The hearing's end was a stunning development after it appeared the parents and CPS had reached an agreement that would allow children to return beginning Monday. The tentative plan technically applied only to the mothers named in an appellate court ruling that found CPS was unjustified in sweeping up the children from the Yearning For Zion Ranch two months ago, but everyone agreed the order would be extended to all but a few specific children.
"There was an opportunity today for relief in this, and it was not granted," said Willie Jessop, an elder for the Fundamentalist Church of Jesus Christ of Latter Day Saints, which runs the ranch.
Attorneys for several of the minors and mothers in custody said Walther's refusal to sign the order would likely result in more appellate court filings.
While Walther said she would issue the order if all the parents signed, attorney Andrea Sloan said that would take days because parents have spread across the state to be close to their children in foster care.
"It's not as simple as going across the street and setting up a booth," said Sloan, who represents several young FLDS women and minors who contend they should be reclassified as adults.
Laura Shockley, an attorney for several children and mothers not part of the original appellate court case, predicted more filings in the Third District Court of Appeals in Austin on Monday. That court ordered Walther to allow the children to return to their parents in a reasonable time, a decision affirmed by the Texas Supreme Court on Thursday.
The agreement between CPS and parents said they would not be allowed to leave Texas until Aug. 31 but could move back to the ranch. It also called for parenting classes and visits by CPS to interview children and parents in the child abuse investigation.
Walther wanted to remove the August deadline and provide for psychological evaluations of the children.
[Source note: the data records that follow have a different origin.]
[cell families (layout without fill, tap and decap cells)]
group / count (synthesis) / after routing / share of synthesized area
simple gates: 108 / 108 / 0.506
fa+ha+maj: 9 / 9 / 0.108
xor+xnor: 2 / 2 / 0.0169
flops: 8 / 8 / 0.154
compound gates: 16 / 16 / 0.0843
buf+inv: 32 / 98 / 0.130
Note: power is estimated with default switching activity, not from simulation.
All the children living at the ranch were placed in state custody in early April after CPS said the sect was forcing underage girls into marriage and sex and endangering all the children, including infants and boys.
An appellate court ruled last week that CPS failed to show an immediate danger to justify taking the children from their parents, saying the state failed to show any more than five of the teenage girls were being sexually abused and offered no evidence of sexual or physical abuse of the other children.
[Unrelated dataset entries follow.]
<file path="src/rtl/irsbr_pkg.sv">
// ----------------------------------------------------------------------------
// IR serial byte receiver package
// Widths, reset values, register indexes and shared types.
// ----------------------------------------------------------------------------
package irsbr_pkg;

	localparam int DATA_BITS  = 8;
	localparam int BYTE_W     = 8;
	localparam int TICK_W     = 16;
	localparam int CFG_IDX_W  = 2;
	localparam int CFG_DATA_W = 16;
	localparam int CNT_W      = $clog2(DATA_BITS + 1);

	localparam logic [TICK_W-1:0] RST_START_DELAY = TICK_W'(12000);
	localparam logic [TICK_W-1:0] RST_BIT_PERIOD  = TICK_W'(8000);

	typedef enum logic [CFG_IDX_W-1:0] {
		REG_RX_ENABLE   = 2'd0,
		REG_START_DELAY = 2'd1,
		REG_BIT_PERIOD  = 2'd2,
		REG_INVERT      = 2'd3
	} reg_idx_t;

	typedef enum logic {
		ST_IDLE  = 1'b0,
		ST_FRAME = 1'b1
	} rx_state_t;

	typedef struct packed {
		logic              rx_enable;
		logic [TICK_W-1:0] start_delay;
		logic [TICK_W-1:0] bit_period;
		logic              invert;
		logic              abort;
	} cfg_t;

	typedef struct packed {
		logic              done;
		logic [BYTE_W-1:0] data;
	} frame_res_t;

endpackage

</file>
<file path="src/rtl/irsbr_cfg.sv">
// ----------------------------------------------------------------------------
// IR serial byte receiver configuration registers
// Write-only register file; flags a disable write as a frame abort.
// ----------------------------------------------------------------------------
module irsbr_cfg (
	input  logic                                clk,
	input  logic                                arst_n,
	input  logic                                cfg_we,
	input  logic [irsbr_pkg::CFG_IDX_W-1:0]     cfg_index,
	input  logic [irsbr_pkg::CFG_DATA_W-1:0]    cfg_wdata,
	output irsbr_pkg::cfg_t                     cfg
);
	import irsbr_pkg::*;

	logic              rx_enable_q;
	logic [TICK_W-1:0] start_delay_q;
	logic [TICK_W-1:0] bit_period_q;
	logic              invert_q;

	always_ff @(posedge clk or negedge arst_n) begin
		if (!arst_n) begin
			rx_enable_q   <= 1'b1;
			start_delay_q <= RST_START_DELAY;
			bit_period_q  <= RST_BIT_PERIOD;
			invert_q      <= 1'b1;
		end else if (cfg_we) begin
			case (reg_idx_t'(cfg_index))
				REG_RX_ENABLE:   rx_enable_q   <= cfg_wdata[0];
				REG_START_DELAY: start_delay_q <= cfg_wdata[TICK_W-1:0];
				REG_BIT_PERIOD:  bit_period_q  <= cfg_wdata[TICK_W-1:0];
				REG_INVERT:      invert_q      <= cfg_wdata[0];
				default: ;
			endcase
		end
	end

	always_comb begin
		cfg.rx_enable   = rx_enable_q;
		cfg.start_delay = start_delay_q;
		cfg.bit_period  = bit_period_q;
		cfg.invert      = invert_q;
		cfg.abort       = cfg_we && (reg_idx_t'(cfg_index) == REG_RX_ENABLE)
			&& !cfg_wdata[0];
	end

endmodule

</file>
<file path="src/rtl/irsbr_frame.sv">
// ----------------------------------------------------------------------------
// IR serial byte receiver frame engine
// Start-edge detect, tick countdown and LSB-first bit assembly, one tick a cycle.
// ----------------------------------------------------------------------------
module irsbr_frame (
	input  logic                  clk,
	input  logic                  arst_n,
	input  logic                  tick,
	input  logic                  level,
	input  irsbr_pkg::cfg_t       cfg,
	output irsbr_pkg::frame_res_t res
);
	import irsbr_pkg::*;

	rx_state_t         state_q;
	rx_state_t         state_d;
	logic              last_q;
	logic [CNT_W-1:0]  count_q;
	logic [BYTE_W-1:0] shift_q;
	logic [TICK_W-1:0] ticks_q;

	logic [TICK_W-1:0] ticks_dec;
	logic [CNT_W-1:0]  count_inc;
	logic              sample;
	logic              last_bit;
	logic              start;
	logic              rx_bit;
	logic [BYTE_W-1:0] shift_set;

	assign ticks_dec = ticks_q - 1'b1;
	assign count_inc = count_q + 1'b1;
	assign sample    = (state_q == ST_FRAME) && (ticks_dec == '0);
	assign last_bit  = (count_inc == CNT_W'(DATA_BITS));
	assign start     = (state_q == ST_IDLE) && cfg.rx_enable && !last_q && level;
	assign rx_bit    = level ^ cfg.invert;

	// next state
	always_comb begin
		state_d = state_q;
		case (state_q)
			ST_IDLE: begin
				if (tick && start) state_d = ST_FRAME;
			end
			ST_FRAME: begin
				if (tick && sample && last_bit) state_d = ST_IDLE;
			end
			default: state_d = ST_IDLE;
		endcase
		if (cfg.abort) state_d = ST_IDLE;
	end

	// outputs: bit positions past the byte width never match and are dropped
	always_comb begin
		for (int i = 0; i < BYTE_W; i++) begin
			shift_set[i] = shift_q[i] | (rx_bit && (32'(count_q) == i));
		end
		res.done = tick && sample && last_bit;
		res.data = shift_set;
	end

	always_ff @(posedge clk or negedge arst_n) begin
		if (!arst_n) begin
			state_q <= ST_IDLE;
		end else begin
			state_q <= state_d;
		end
	end

	always_ff @(posedge clk or negedge arst_n) begin
		if (!arst_n) begin
			last_q  <= 1'b1;
			count_q <= '0;
			shift_q <= '0;
			ticks_q <= '0;
		end else if (tick) begin
			last_q <= level;
			if (start) begin
				count_q <= '0;
				shift_q <= '0;
				ticks_q <= cfg.start_delay;
			end else if (state_q == ST_FRAME) begin
				ticks_q <= sample ? cfg.bit_period : ticks_dec;
				if (sample) begin
					count_q <= count_inc;
					shift_q <= shift_set;
				end
			end
		end
	end

endmodule

</file>
<file path="src/rtl/ir_serial_byte_receiver_top.sv">
// ----------------------------------------------------------------------------
// IR serial byte receiver
// Samples the receive line once per beat and assembles LSB-first bytes.
// ----------------------------------------------------------------------------
//
//  channel | direction | handshake            | payload
//  --------+-----------+----------------------+------------------------
//  in      | sink      | in_valid / in_stall  | line_level (1 bit)
//  out     | source    | out_valid / out_stall| received_byte (8 bits)
//  cfg     | sink      | cfg_we               | cfg_index, cfg_wdata
//
//  One input beat per cycle while in_stall is low; a beat is held in
//  the input register, then the frame engine updates and any finished
//  byte lands in the output register, where it shows on received_byte.
//  arst_n clears all control state and loads the register reset values.
//  in_stall rises only while a byte waits in the output register and
//  out_stall is high; the input register then holds its beat.
//
module ir_serial_byte_receiver_top (
	input  logic                              clk,
	input  logic                              arst_n,
	// input beats
	input  logic                              in_valid,
	output logic                              in_stall,
	input  logic                              line_level,
	// result beats
	output logic                              out_valid,
	input  logic                              out_stall,
	output logic [irsbr_pkg::BYTE_W-1:0]      received_byte,
	// configuration writes
	input  logic                              cfg_we,
	input  logic [irsbr_pkg::CFG_IDX_W-1:0]   cfg_index,
	input  logic [irsbr_pkg::CFG_DATA_W-1:0]  cfg_wdata
);
	import irsbr_pkg::*;

	cfg_t              cfg;
	frame_res_t        res;

	logic              valid_s1;
	logic              level_s1;
	logic              out_valid_q;
	logic [BYTE_W-1:0] out_byte_q;
	logic              proc_ok;
	logic              tick;

	// The held beat advances whenever the output register is empty or draining.
	assign proc_ok  = !out_valid_q || !out_stall;
	assign in_stall = valid_s1 && !proc_ok;
	assign tick     = valid_s1 && proc_ok;

	always_ff @(posedge clk or negedge arst_n) begin
		if (!arst_n) begin
			valid_s1 <= 1'b0;
		end else if (!in_stall) begin
			valid_s1 <= in_valid;
		end
	end

	always_ff @(posedge clk) begin
		if (in_valid && !in_stall) level_s1 <= line_level;
	end

	irsbr_cfg u_cfg (
		.clk       (clk),
		.arst_n    (arst_n),
		.cfg_we    (cfg_we),
		.cfg_index (cfg_index),
		.cfg_wdata (cfg_wdata),
		.cfg       (cfg)
	);

	irsbr_frame u_frame (
		.clk    (clk),
		.arst_n (arst_n),
		.tick   (tick),
		.level  (level_s1),
		.cfg    (cfg),
		.res    (res)
	);

	// Output register: a new byte can only be written when the slot is free or
	// being taken, since res.done implies proc_ok.
	always_ff @(posedge clk or negedge arst_n) begin
		if (!arst_n) begin
			out_valid_q <= 1'b0;
		end else if (res.done) begin
			out_valid_q <= 1'b1;
		end else if (!out_stall) begin
			out_valid_q <= 1'b0;
		end
	end

	always_ff @(posedge clk) begin
		if (res.done) out_byte_q <= res.data;
	end

	assign out_valid     = out_valid_q;
	assign received_byte = out_byte_q;

endmodule

</file>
The Supreme Court agreed in a ruling Thursday.
Under state law, children can be taken from their parents if there's a danger to their physical safety, an urgent need for protection and if officials made a reasonable effort to keep the children in their homes -- standards that were not met in the FLDS case, the appellate courts said.
The Supreme Court justices, however, said Walther could put restrictions on the children and parents to address concerns that they may flee once reunited and that CPS had authority to investigate and intervene in the family's lives to prevent abuse.
Texas authorities, meanwhile, collected DNA swabs Thursday from sect leader Warren Jeffs in an ongoing criminal investigation separate from the custody dispute.
A search warrant for the DNA alleges that Jeffs had "spiritual" marriages with four girls, ages 12 to 15.
Jeffs, who is revered as a prophet, is serving a prison sentence for a Utah conviction of being accomplice to rape in the marriage of a 14-year-old girl to a 19-year-old sect member. He awaits trial in Arizona on similar charges.
FLDS members, who believe polygamy brings glorification in heaven, say there was no abuse at the ranch. The sect is a breakaway sect of the Mormon church, which renounced polygamy more than a century ago.